▶ [Assignment]:
Select the lines of the records containing the word "gates" and list them.

▶ [Available data]:
----

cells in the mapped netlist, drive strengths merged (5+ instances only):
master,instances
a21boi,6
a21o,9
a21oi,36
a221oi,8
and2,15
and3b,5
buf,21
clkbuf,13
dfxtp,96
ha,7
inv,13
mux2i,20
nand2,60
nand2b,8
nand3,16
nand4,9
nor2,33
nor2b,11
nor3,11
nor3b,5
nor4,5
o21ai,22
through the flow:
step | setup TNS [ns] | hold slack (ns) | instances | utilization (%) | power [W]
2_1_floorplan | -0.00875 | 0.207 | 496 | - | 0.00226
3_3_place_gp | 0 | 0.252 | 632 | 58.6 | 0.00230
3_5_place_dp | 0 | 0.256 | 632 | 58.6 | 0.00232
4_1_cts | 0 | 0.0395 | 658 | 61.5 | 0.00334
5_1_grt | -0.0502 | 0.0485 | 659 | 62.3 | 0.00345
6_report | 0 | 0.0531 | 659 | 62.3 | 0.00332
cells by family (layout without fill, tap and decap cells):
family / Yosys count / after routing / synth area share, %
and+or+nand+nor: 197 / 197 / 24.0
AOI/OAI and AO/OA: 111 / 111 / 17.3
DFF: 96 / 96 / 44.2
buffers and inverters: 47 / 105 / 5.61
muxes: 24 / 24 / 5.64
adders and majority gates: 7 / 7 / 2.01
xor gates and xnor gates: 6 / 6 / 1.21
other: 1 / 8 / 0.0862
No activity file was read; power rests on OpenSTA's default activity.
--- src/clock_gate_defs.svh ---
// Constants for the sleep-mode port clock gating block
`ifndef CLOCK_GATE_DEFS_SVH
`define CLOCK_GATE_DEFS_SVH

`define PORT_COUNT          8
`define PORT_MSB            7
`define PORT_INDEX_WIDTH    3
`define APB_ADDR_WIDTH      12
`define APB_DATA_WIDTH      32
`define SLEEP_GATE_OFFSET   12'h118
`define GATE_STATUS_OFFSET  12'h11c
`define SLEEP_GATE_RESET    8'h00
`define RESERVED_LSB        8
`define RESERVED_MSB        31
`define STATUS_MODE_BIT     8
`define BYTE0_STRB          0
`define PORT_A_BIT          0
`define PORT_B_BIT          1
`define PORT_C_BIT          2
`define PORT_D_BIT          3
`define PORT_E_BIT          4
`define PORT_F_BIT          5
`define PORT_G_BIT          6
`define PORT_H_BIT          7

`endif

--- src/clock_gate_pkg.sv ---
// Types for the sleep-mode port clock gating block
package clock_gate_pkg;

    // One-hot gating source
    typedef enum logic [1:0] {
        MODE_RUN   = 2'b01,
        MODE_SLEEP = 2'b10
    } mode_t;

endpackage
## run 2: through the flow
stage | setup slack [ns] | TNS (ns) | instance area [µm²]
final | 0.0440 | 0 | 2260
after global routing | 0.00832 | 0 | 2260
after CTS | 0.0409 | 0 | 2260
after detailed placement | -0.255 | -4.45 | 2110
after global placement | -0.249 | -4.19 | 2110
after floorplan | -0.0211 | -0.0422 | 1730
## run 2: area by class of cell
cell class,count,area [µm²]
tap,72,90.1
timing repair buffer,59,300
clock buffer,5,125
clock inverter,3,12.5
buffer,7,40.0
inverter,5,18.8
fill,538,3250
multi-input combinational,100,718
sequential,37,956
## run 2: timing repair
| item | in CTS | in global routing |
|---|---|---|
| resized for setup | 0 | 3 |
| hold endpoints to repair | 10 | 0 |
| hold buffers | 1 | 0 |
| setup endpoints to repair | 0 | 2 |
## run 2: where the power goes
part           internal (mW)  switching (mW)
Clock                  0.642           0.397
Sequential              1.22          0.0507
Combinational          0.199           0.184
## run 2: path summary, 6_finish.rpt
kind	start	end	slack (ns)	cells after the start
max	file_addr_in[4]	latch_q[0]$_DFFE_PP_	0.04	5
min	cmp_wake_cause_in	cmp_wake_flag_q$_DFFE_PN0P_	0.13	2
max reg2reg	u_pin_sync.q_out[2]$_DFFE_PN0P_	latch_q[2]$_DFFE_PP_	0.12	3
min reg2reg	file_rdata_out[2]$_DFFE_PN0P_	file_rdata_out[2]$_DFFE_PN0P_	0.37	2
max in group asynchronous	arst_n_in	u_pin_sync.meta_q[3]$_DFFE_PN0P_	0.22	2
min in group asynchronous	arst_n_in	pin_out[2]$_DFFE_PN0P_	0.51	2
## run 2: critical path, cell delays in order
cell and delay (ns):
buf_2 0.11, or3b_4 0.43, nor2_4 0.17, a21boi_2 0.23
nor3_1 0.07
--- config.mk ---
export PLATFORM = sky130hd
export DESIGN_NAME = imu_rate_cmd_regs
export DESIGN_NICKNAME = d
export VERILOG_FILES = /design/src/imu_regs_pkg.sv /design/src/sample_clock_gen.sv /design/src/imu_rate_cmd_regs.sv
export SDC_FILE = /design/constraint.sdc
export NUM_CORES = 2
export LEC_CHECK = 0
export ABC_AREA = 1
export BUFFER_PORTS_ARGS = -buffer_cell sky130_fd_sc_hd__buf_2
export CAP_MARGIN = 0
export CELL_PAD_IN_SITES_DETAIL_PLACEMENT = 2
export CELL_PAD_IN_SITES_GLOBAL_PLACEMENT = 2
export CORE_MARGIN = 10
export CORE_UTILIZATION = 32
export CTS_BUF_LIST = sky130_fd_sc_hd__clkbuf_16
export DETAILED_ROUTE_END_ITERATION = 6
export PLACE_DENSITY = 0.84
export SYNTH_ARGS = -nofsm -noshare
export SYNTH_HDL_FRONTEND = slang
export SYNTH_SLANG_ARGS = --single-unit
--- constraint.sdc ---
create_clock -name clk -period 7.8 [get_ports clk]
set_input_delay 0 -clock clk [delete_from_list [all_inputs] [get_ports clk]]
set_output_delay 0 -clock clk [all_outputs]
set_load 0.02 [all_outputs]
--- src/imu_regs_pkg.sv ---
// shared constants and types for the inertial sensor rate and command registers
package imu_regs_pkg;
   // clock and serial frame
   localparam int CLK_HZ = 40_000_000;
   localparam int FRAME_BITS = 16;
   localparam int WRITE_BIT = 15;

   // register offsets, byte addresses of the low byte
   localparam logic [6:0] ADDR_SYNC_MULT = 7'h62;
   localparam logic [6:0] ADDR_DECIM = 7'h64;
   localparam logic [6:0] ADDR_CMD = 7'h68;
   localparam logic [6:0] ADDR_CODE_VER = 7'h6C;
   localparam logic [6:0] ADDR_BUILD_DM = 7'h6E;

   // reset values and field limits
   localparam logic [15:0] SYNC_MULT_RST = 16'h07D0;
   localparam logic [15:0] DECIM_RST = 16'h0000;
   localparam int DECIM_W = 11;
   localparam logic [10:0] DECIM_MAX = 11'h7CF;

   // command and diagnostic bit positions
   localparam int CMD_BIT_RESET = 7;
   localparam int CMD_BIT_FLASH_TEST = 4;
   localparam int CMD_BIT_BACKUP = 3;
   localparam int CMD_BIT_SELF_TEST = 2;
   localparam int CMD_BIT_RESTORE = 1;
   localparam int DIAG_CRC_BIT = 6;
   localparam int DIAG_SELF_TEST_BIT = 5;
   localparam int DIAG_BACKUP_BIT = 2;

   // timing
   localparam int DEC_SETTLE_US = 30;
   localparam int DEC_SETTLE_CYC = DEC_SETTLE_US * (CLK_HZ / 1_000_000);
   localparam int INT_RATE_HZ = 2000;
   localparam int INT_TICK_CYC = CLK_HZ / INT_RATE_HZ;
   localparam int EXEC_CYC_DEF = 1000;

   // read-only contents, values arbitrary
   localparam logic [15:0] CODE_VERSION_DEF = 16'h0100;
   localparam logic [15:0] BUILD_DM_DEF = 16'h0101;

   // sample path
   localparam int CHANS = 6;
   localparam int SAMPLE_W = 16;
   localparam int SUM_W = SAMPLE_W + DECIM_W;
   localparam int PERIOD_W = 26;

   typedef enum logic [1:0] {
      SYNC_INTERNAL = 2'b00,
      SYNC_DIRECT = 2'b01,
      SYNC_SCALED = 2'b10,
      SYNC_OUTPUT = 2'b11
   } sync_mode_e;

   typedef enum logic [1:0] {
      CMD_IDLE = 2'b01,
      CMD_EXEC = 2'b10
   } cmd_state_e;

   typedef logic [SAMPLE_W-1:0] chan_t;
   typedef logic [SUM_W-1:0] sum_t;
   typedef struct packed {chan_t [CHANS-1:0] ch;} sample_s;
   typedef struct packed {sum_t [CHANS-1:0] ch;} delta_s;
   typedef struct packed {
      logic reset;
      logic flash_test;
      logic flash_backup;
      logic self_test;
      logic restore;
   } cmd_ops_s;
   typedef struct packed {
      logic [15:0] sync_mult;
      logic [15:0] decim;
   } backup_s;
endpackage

----

▶ [Answer for the task]:
adders and majority gates: 7 / 7 / 2.01
xor gates and xnor gates: 6 / 6 / 1.21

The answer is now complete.